Leave-query-out and model selection
-----------------------------------

Finally, we use a higher level wrapper for the leave-query-out, and also make use of automated
model selection at the same time.

.. literalinclude:: src/parse_ranking3.py
 
.. literalinclude:: src/parse_ranking3.out

Tutorial 3: Learning from pairwise preferences
**********************************************

RankRLS also supports training data given as pairwise preferences of the type A > B meaning that
instance A is preferred to instance B. In the next example, we generate a set of such pairwise
preferences sampled from the Housing data training set, train a model and test to see how well
the model predicts on independent test data.

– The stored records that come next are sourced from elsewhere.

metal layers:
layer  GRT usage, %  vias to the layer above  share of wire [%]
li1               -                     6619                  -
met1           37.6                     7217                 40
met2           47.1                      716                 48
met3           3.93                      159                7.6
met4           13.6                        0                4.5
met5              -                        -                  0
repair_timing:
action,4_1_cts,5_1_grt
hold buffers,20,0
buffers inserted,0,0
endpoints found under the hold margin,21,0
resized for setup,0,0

.. literalinclude:: src/pairwise_ranking.py
 
.. literalinclude:: src/pairwise_ranking.out

With a sample of 1000 training pairs, the model works as well as the one trained on the y-scores
directly. 

Precomputed kernels, reduced set approximation
**********************************************

See the regression tutorial for examples. RankRLS also supports precomputed kernel matrices
supplied together with the kernel="PrecomputedKernel" argument, as well as reduced set
approximation for large data sets.


References
**********
    
.. [1] Tapio Pahikkala, Evgeni Tsivtsivadze, Antti Airola, Jorma Boberg and Tapio Salakoski Learning to rank with pairwise regularized least-squares. In Thorsten Joachims, Hang Li, Tie-Yan Liu, and ChengXiang Zhai, editors, SIGIR 2007 Workshop on Learning to Rank for Information Retrieval, pages 27--33, 2007.
    
.. [2] Tapio Pahikkala, Evgeni Tsivtsivadze, Antti Airola, Jouni Jarvinen, and Jorma Boberg. An efficient algorithm for learning to rank from preference graphs. Machine Learning, 75(1):129-165, 2009.

.. [3] Tapio Pahikkala, Antti Airola, Jorma Boberg, and Tapio Salakoski. Exact and efficient leave-pair-out cross-validation for ranking RLS. In Proceedings of the 2nd International and Interdisciplinary Conference on Adaptive Knowledge Representation and Reasoning (AKRR'08), pages 1-8, Espoo, Finland, 2008.